BRIEF
Going through the data below, copy out each line where the word "only" shows up.

THE RECORDS
<<<<
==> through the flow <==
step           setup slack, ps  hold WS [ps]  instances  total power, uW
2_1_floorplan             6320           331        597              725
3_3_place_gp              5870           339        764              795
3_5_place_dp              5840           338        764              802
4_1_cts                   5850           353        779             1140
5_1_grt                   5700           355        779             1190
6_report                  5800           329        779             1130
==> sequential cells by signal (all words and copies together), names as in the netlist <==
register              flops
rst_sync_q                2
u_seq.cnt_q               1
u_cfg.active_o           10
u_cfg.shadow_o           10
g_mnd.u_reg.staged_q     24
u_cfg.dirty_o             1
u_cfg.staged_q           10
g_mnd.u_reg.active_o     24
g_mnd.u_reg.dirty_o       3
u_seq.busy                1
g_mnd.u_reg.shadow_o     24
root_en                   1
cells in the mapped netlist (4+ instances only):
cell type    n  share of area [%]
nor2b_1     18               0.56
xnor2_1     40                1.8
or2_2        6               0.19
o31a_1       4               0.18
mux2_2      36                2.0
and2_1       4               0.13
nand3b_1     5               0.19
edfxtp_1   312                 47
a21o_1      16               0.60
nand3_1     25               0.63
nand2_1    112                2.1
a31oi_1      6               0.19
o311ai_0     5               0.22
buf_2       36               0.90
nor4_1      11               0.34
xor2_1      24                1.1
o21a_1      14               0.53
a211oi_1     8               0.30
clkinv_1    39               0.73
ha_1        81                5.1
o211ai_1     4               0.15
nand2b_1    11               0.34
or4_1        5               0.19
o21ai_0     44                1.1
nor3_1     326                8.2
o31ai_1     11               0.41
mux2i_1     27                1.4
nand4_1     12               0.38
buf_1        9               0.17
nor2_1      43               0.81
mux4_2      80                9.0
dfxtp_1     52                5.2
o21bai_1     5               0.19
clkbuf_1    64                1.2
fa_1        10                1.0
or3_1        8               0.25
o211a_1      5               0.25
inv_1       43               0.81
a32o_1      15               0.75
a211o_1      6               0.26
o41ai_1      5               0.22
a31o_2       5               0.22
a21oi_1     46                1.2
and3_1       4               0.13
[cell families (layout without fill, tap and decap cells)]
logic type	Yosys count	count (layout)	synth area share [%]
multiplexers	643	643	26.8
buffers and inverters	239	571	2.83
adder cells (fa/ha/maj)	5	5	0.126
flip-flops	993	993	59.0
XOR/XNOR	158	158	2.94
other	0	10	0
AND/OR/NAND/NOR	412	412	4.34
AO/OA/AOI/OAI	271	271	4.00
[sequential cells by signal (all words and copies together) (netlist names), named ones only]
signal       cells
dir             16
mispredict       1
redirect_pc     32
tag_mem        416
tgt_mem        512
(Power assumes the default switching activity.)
<file path="config.mk">
export PLATFORM = sky130hd
export DESIGN_NAME = lcdw_sequencer
export DESIGN_NICKNAME = d
export VERILOG_FILES = /design/src/rtl/lcdw_pkg.sv /design/src/rtl/lcdw_rst_sync.sv /design/src/rtl/lcdw_timebase.sv /design/src/rtl/lcdw_level_map.sv /design/src/rtl/lcdw_sequencer.sv
export SDC_FILE = /design/constraint.sdc
export NUM_CORES = 1
export LEC_CHECK = 0
export CORE_AREA = 5 5 144 146
export DETAILED_ROUTE_END_ITERATION = 8
export DIE_AREA = 0 0 149 151
export DONT_BUFFER_PORTS = 1
export PLACE_DENSITY = 0.3
export SYNTH_ARGS = -nofsm -noshare
export SYNTH_HDL_FRONTEND = slang
export SYNTH_SLANG_ARGS = --single-unit
</file>
<file path="constraint.sdc">
create_clock -name clk -period 2.56 [get_ports clk]
set_clock_uncertainty 0.2 [all_clocks]
set_input_delay 0.256 -clock clk [delete_from_list [all_inputs] [get_ports clk]]
set_output_delay 0.256 -clock clk [all_outputs]
set_load 0.05 [all_outputs]
</file>
## config.mk

```make
export PLATFORM = sky130hd
export DESIGN_NAME = twi_rb_top
export DESIGN_NICKNAME = d
export VERILOG_FILES = /design/src/rtl/twi_rb_pkg.sv /design/src/rtl/twi_rb_cfg.sv /design/src/rtl/twi_rb_launch.sv /design/src/rtl/twi_rb_status.sv /design/src/rtl/twi_rb_top.sv
export SDC_FILE = /design/constraint.sdc
export NUM_CORES = 1
export LEC_CHECK = 0
export BUFFER_PORTS_ARGS = -buffer_cell sky130_fd_sc_hd__buf_2
export CAP_MARGIN = 20
export CORE_MARGIN = 5
export CORE_UTILIZATION = 47
export DETAILED_ROUTE_END_ITERATION = 12
export GPL_TIMING_DRIVEN = 0
export PLACE_DENSITY = 0.82
export SYNTH_ARGS = -nofsm -noshare
export SYNTH_HDL_FRONTEND = slang
export SYNTH_SLANG_ARGS = --single-unit
```

## constraint.sdc

```tcl
create_clock -name clk -period 2.05 [get_ports clk]
set_input_delay 0.41 -clock clk [delete_from_list [all_inputs] [get_ports clk]]
set_output_delay 0.41 -clock clk [all_outputs]
set_load 0.03 [all_outputs]
```
<file path="src/rtl/halt_handshake_pkg.sv">
package halt_handshake_pkg;

  typedef enum logic [1:0] {
    ST_RUN      = 2'd0,
    ST_WAIT     = 2'd1,
    ST_HALTED   = 2'd2,
    ST_RESUMING = 2'd3
  } haltState_t;

  typedef struct packed {
    logic setAck;
    logic clrAck;
    logic stopPresc;
    logic runPresc;
  } haltStrobe_t;

endpackage

</file>
<file path="src/rtl/halt_handshake_ctrl.sv">
module halt_handshake_ctrl
  import halt_handshake_pkg::*;
(
  input  logic        clk,
  input  logic        rstN,
  input  logic        haltReq,
  input  logic        engineBusy,
  input  logic        lowPower,
  input  logic        prescRunning,
  output haltStrobe_t strobe
);

  haltState_t state, stateNext;
  logic safePoint;

  assign safePoint = haltReq && !engineBusy && !lowPower;

  always_comb begin
    stateNext = state;
    strobe    = '0;
    unique case (state)
      ST_RUN, ST_WAIT: begin
        if (safePoint) begin
          stateNext        = ST_HALTED;
          strobe.setAck    = 1'b1;
          strobe.stopPresc = 1'b1;
        end else if (haltReq) begin
          stateNext = ST_WAIT;
        end else begin
          stateNext = ST_RUN;
        end
      end
      ST_HALTED: begin
        if (!haltReq) begin
          stateNext       = ST_RESUMING;
          strobe.runPresc = 1'b1;
        end
      end
      ST_RESUMING: begin
        if (prescRunning) begin
          stateNext     = ST_RUN;
          strobe.clrAck = 1'b1;
        end
      end
      default: stateNext = ST_RUN;
    endcase
  end

  always_ff @(posedge clk or negedge rstN) begin
    if (!rstN) state <= ST_RUN;
    else       state <= stateNext;
  end

  assert_strobes_exclusive_R5: assert property (@(posedge clk) disable iff (!rstN)
    $onehot0({strobe.setAck, strobe.clrAck, strobe.runPresc}));

  assert_release_needs_feedback_R6: assert property (@(posedge clk) disable iff (!rstN)
    strobe.clrAck |-> (state == ST_RESUMING) && prescRunning);

endmodule

</file>
<file path="src/rtl/halt_handshake_dp.sv">
module halt_handshake_dp
  import halt_handshake_pkg::*;
(
  input  logic        clk,
  input  logic        rstN,
  input  haltStrobe_t strobe,
  output logic        prescEnable,
  output logic        haltAck
);

  always_ff @(posedge clk or negedge rstN) begin
    if (!rstN) begin
      haltAck     <= 1'b0;
      prescEnable <= 1'b1;
    end else begin
      if (strobe.setAck)         haltAck <= 1'b1;
      else if (strobe.clrAck)    haltAck <= 1'b0;
      if (strobe.stopPresc)      prescEnable <= 1'b0;
      else if (strobe.runPresc)  prescEnable <= 1'b1;
    end
  end

  assert_stop_implies_ack_R5: assert property (@(posedge clk) disable iff (!rstN)
    !prescEnable |-> haltAck);

  assert_ack_clears_after_restart_R6: assert property (@(posedge clk) disable iff (!rstN)
    $fell(haltAck) |-> $past(prescEnable));

endmodule

</file>
<file path="src/rtl/halt_handshake.sv">
module halt_handshake
  import halt_handshake_pkg::*;
(
  input  logic clk,
  input  logic rstN,
  input  logic haltReq,
  input  logic engineBusy,
  input  logic lowPower,
  input  logic prescRunning,
  output logic prescEnable,
  output logic haltAck
);

  haltStrobe_t strobe;

  halt_handshake_ctrl u_ctrl (
    .clk          (clk),
    .rstN         (rstN),
    .haltReq      (haltReq),
    .engineBusy   (engineBusy),
    .lowPower     (lowPower),
    .prescRunning (prescRunning),
    .strobe       (strobe)
  );

  halt_handshake_dp u_dp (
    .clk         (clk),
    .rstN        (rstN),
    .strobe      (strobe),
    .prescEnable (prescEnable),
    .haltAck     (haltAck)
  );

  assert_grant_when_safe_R2: assert property (@(posedge clk) disable iff (!rstN)
    (haltReq && !engineBusy && !lowPower && !haltAck) |=> (haltAck && !prescEnable));

  assert_grant_not_busy_R3: assert property (@(posedge clk) disable iff (!rstN)
    $rose(haltAck) |-> $past(!engineBusy && haltReq));

  assert_grant_not_lowpower_R4: assert property (@(posedge clk) disable iff (!rstN)
    $rose(haltAck) |-> $past(!lowPower));

  assert_ack_holds_R6: assert property (@(posedge clk) disable iff (!rstN)
    (haltAck && !prescRunning) |=> haltAck);

  assert_no_ack_unrequested_R7: assert property (@(posedge clk) disable iff (!rstN)
    (!haltReq && !haltAck) |=> !haltAck);

  assert_halted_stable_R8: assert property (@(posedge clk) disable iff (!rstN)
    (haltReq && haltAck && !prescEnable) |=> (haltAck && !prescEnable));

endmodule

</file>
<file path="config.mk">
export PLATFORM = sky130hd
export DESIGN_NAME = halt_handshake
export DESIGN_NICKNAME = d
export VERILOG_FILES = /design/src/rtl/halt_handshake_pkg.sv /design/src/rtl/halt_handshake_ctrl.sv /design/src/rtl/halt_handshake_dp.sv /design/src/rtl/halt_handshake.sv
export SDC_FILE = /design/constraint.sdc
export NUM_CORES = 1
export LEC_CHECK = 0
export BUFFER_PORTS_ARGS = -buffer_cell sky130_fd_sc_hd__buf_2
export CORE_AREA = 2 2 39 41
export CTS_CLUSTER_DIAMETER = 200
export DETAILED_ROUTE_END_ITERATION = 10
export DIE_AREA = 0 0 41 43
export PLACE_DENSITY = 0.4
export RECOVER_POWER = 100
export SYNTH_ARGS = -nofsm -noshare
export SYNTH_HDL_FRONTEND = slang
export SYNTH_HIERARCHICAL = 1
export SYNTH_SLANG_ARGS = --single-unit
</file>
<file path="constraint.sdc">
create_clock -name clk -period 1.15 [get_ports clk]
set_input_delay 0.0575 -clock clk [delete_from_list [all_inputs] [get_ports clk]]
set_output_delay 0.0575 -clock clk [all_outputs]
set_load 0.005 [all_outputs]
</file>
# After elaboration in Yosys (flattened, before gate mapping)
# Cells that the tools add are included.
# W data, S select, Z words.
dict set report word_totals {
  regBits 4
  input_bits 6
}
dict set report op_classes {
  n_eq_ne 5
  mux 15
  reduce_logical 9
}
# op count
set ops {}
lappend ops {{$mux W1} 11}
lappend ops {{$mux W2} 3}
lappend ops {{$pmux W2 S3} 1}
lappend ops {{$eq A2 B2 Y1 const B} 2}
lappend ops {{$ne A2 B2 Y1 const B} 2}
lappend ops {{$reduce_bool A2 Y1} 2}
lappend ops {{$eq A2 B1 Y1 const B} 1}
lappend ops {{$logic_and A1 B1 Y1} 2}
lappend ops {{$logic_not A1 Y1} 2}
lappend ops {{$logic_not A2 Y1} 1}
lappend ops {{$reduce_and A2 Y1} 1}
lappend ops {{$reduce_or A2 Y1} 1}

# Longest topological paths before layout
dict set report logic_depth {
  ltp_word 6
  depth_mapped 3
}

# Modules after synthesis
# Netlist, hierarchy kept.
# mod instances cells_per_inst area_per_inst_um2
set modules_own_cells {}
lappend modules_own_cells {halt_handshake_ctrl 1 12 127.6}
lappend modules_own_cells {halt_handshake_dp 1 6 70.1}

# Worst setup path after synthesis
# Ideal clock, no wire load.
dict set report synth_path {
  path_type {reg-to-reg}
  from {register u_ctrl.state[1]}
  to {register u_dp.haltAck}
  arrival_time_ns 0.936
  required_time_ns 1.086
  path_slack_ns 0.150
  stages_incl_launch_ff 4
  path_buffers 1
  period_less_slack_ns 1.000
  cell_sequence {dfrtp_1 > nor4b_2 > buf_4 > a21o_1}
}
# element line
set synth_lines {}
lappend synth_lines {{from (decl)} halt_handshake_ctrl.sv:13} ;# haltState_t state, stateNext;
lappend synth_lines {{from (signal assigned)} halt_handshake_ctrl.sv:51} ;# else state <= stateNext;
lappend synth_lines {{to (signal assigned)} halt_handshake_dp.sv:13} ;# haltAck <= 1'b0;
lappend synth_lines {{to (signal assigned)} halt_handshake_dp.sv:16} ;# if (strobe.setAck) haltAck <= 1'b1;
lappend synth_lines {{to (signal assigned)} halt_handshake_dp.sv:17} ;# else if (strobe.clrAck) haltAck <= 1'b0;
lappend synth_lines {{to (decl)} halt_handshake_dp.sv:8} ;# output logic haltAck

# Final worst setup path
dict set report layout_path {
  from {register u_ctrl.state[1]}
  to {register u_ctrl.state[1]}
}
dict set report layout_between {
  elab_chain_cells 3
}
# element line
set layout_rtl {}
lappend layout_rtl {{$eq A2 B1 Y1 (tied with other cells)} halt_handshake_ctrl.sv:21} ;# unique case (state)
lappend layout_rtl {{$reduce_or A2 Y1 / $ne A2 B2 Y1 (equally long branches)} -}
lappend layout_rtl {{$pmux W2 S3 / $reduce_and A2 Y1 (equally long branches)} -}
# Several ways; a longest one is shown, not always the timed one.
# A chain may end at the register's enable or synchronous reset.

==> metrics.cfg <==
[logic_synthesis]
synthCells = 18
syn-cell-area_um2 = 198
syn_avg_cell_area_um2 = 11.0
ys.warnings.count = 6
ys_ff_latch = 4
synth_compound_area_share_pct = 12.0
syn-num-nets = 24
synth-xor-area-share_pct = 0
synth_top_family_by_area = simple AND/OR/NAND/NOR gates
synth-adder-area-share_pct = 0
muxShareOfSynthArea_pct = 5.06
synthSimpleGateAreaFrac_pct = 25.9
synth_seq_area_share_pct = 51.3
ys_types = 13

[cts]
clk_pin_slew_ns = 0.04
cts.path.max_buffers = 2
clock_sinks = 4
htree_num_levels = 1
post_cts_buffers = 0
cts_tree = built
cts_resized = 0
worstSkewPairLatency_ns = 0.23
cts_hold_buf = 1
root_buffer = clkbuf_4
cts_inserted_buffers = 3

[detailed_routing]
drt_iter0_drc = 4
wl_per_cell_um = 8.27
drcViolationCount = 0
drtPass1Iterations = 2
vias = 153
ant_nets = 0
avgViaCountPerCell = 3.40
routed_wl_um = 372

[min_path]
hp-class = in -> reg
hold_end = u_dp/prescEnable
min_from = engineBusy
hold_path_depth = 3

[floorplan]
start_util_pct = 14.3
dieArea_um2 = 1760
row_count = 14
die_x_um = 41
ios = 8
coreArea_um2 = 1380
die_h_um = 43

[timing]
worst_pin_slew_ns = 0.328
finalSetupTns_ns = 0
finalSetupViolations = 0
period_minus_slack_ns = 0.982
finalMaxSlewViolations = 0
max_freq_ghz = 1.02
hold_viol_final = 0
finalCritPeriodShare_pct = 85.4
timing.slew.headroom_pct = 78.1
rsz0062_at_grt = no
clock_skew_ns = 0.00566
fin_ws_ns = 0.168

[pwr]
cellLeakagePower_nw = 0.133
peakVddDrop_mv = 0.882
power_frac_comb_pct = 26.3
p_seq_share_pct = 43.8
p_switching_w = 0.000185
pwr-share-clk_pct = 29.9
p_sw_share_pct = 29.0
power_density_nw_per_um2 = 2280
p_int_w = 0.000453

[placed_design]
dp_hpwl_um = 290
place_congestion = 0.620
port_buffers = 7
dpl_worst_slack_ns = 0.157

[worst_setup_path]
crit_type = reg -> reg
r2r_cells = 2
crit_path_start = u_ctrl/state[1]
reg2reg_slack_ns = 0.17
critical_path.slowest_cell = dfrtp_1
cpPeakStageDelay_ns = 0.42
worstPathCellList = nor4b_2 -> a21o_1
worstReg2RegEnd = u_ctrl/state[1]
critPathCaptureType = register
setup.worst_path.start_class = register
crit_fanout = 6
critPathArrivalTime_ns = 1.15
r2r_start = u_ctrl/state[1]
cp.required_ns = 1.32

[global_routing]
grt_pass1_wl_um = 538
grt.total_usage_pct = 4.95
grt_pass1_vias = 145
grt_start_max_net_pins = 7
grt_overflow = 0
antenna_found_initial = 0

[run_status]
status = complete, no violations

[layout]
diodes = 0
area_delta_synth_final_pct = 41.8
nFillCells = 150
nets = 36
drive_above_1_share_pct = 41.4
final_cell_mix = buf_2, clkbuf_4, nor2_1, dfrtp_1
final_common_cell = buf_2

[flow_run]
drv_cap = 0

## routing by layer
metal	wire length (µm)	vias to the layer above	track usage [%]
li1	-	84	-
met1	221	61	7.87
met2	111	8	4.06
met3	39	0	1.57
met4	0	0	6.00
met5	0	-	0
## cell usage after synthesis
| master | count | share of area (%) |
|---|---|---|
| dfrtp_1 | 3 | 38 |
| nor2_1 | 3 | 5.7 |
| a21o_1 | 2 | 7.6 |
| and3_2 | 1 | 3.8 |
| buf_4 | 1 | 3.8 |
| dfstp_2 | 1 | 13 |
| inv_1 | 1 | 1.9 |
| mux2i_1 | 1 | 5.1 |
| nand2_1 | 1 | 1.9 |
| nand2b_1 | 1 | 3.2 |
| nor3b_1 | 1 | 3.8 |
| nor4b_2 | 1 | 7.6 |
| o2bb2ai_1 | 1 | 4.4 |
## flip-flops by register name, indices dropped and copies added (netlist names)
signal	cells
u_ctrl/state	2
u_dp/haltAck	1
u_dp/prescEnable	1
## through the flow
| step | util (%) | hold slack, ns | cell area, µm² | power (W) | instances |
|---|---|---|---|---|---|
| floorplan | - | -0.238 | 198 | 0.000376 | 18 |
| global placement | 17.7 | -0.139 | 245 | 0.000439 | 40 |
| detailed placement | 17.7 | -0.136 | 245 | 0.000449 | 40 |
| CTS | 20.3 | 0.123 | 282 | 0.000652 | 45 |
| global route | 20.3 | 0.145 | 280 | 0.000692 | 45 |
| finish | 20.3 | 0.129 | 280 | 0.000638 | 45 |
## area by class of cell
class	instances	area, µm²	share of cell area [%]
sequential	4	101	36.2
multi-input combinational	12	85.1	30.4
timing repair buffer	8	43.8	15.6
clock buffer	4	26.3	9.37
tap	16	20.0	7.14
inverter	1	3.75	1.34
## how the worst max path moves through the flow
stage,endpoint,slack (ns),cells past startpoint
CTS,u_ctrl/state[1],0.15,2
detailed placement,u_ctrl/state[1],0.16,2
floorplan,u_dp/haltAck,0.15,3
global route,u_ctrl/state[1],0.10,2
global placement,u_dp/haltAck,0.21,2
finish,u_ctrl/state[1],0.17,2
## cell families (layout without fill, tap and decap cells)
kind of cell / after synthesis / in the layout
simple gates: 8 / 8
compound gates: 3 / 3
buf+inv: 2 / 13
flops: 4 / 4
mux: 1 / 1
## worst max-delay path: cells and delay by family (launching register included)
kind / cells / cell delay [ns]
AND/OR/NAND/NOR: 1 / 0.37
flip-flops: 1 / 0.42
AO/OA/AOI/OAI: 1 / 0.13
## power groups by stage
stage	logic [W]	clock network [W]	registers [W]
after floorplan	0.000100	0	0.000276
after global placement	0.000164	0	0.000276
after detailed placement	0.000168	0	0.000281
after CTS	0.000171	0.000201	0.000279
after global routing	0.000185	0.000214	0.000293
final	0.000168	0.000191	0.000279
(Power assumes the default switching activity.)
>>>>
SOLUTION FOR THIS PROBLEM
cells in the mapped netlist (4+ instances only):
[sequential cells by signal (all words and copies together) (netlist names), named ones only]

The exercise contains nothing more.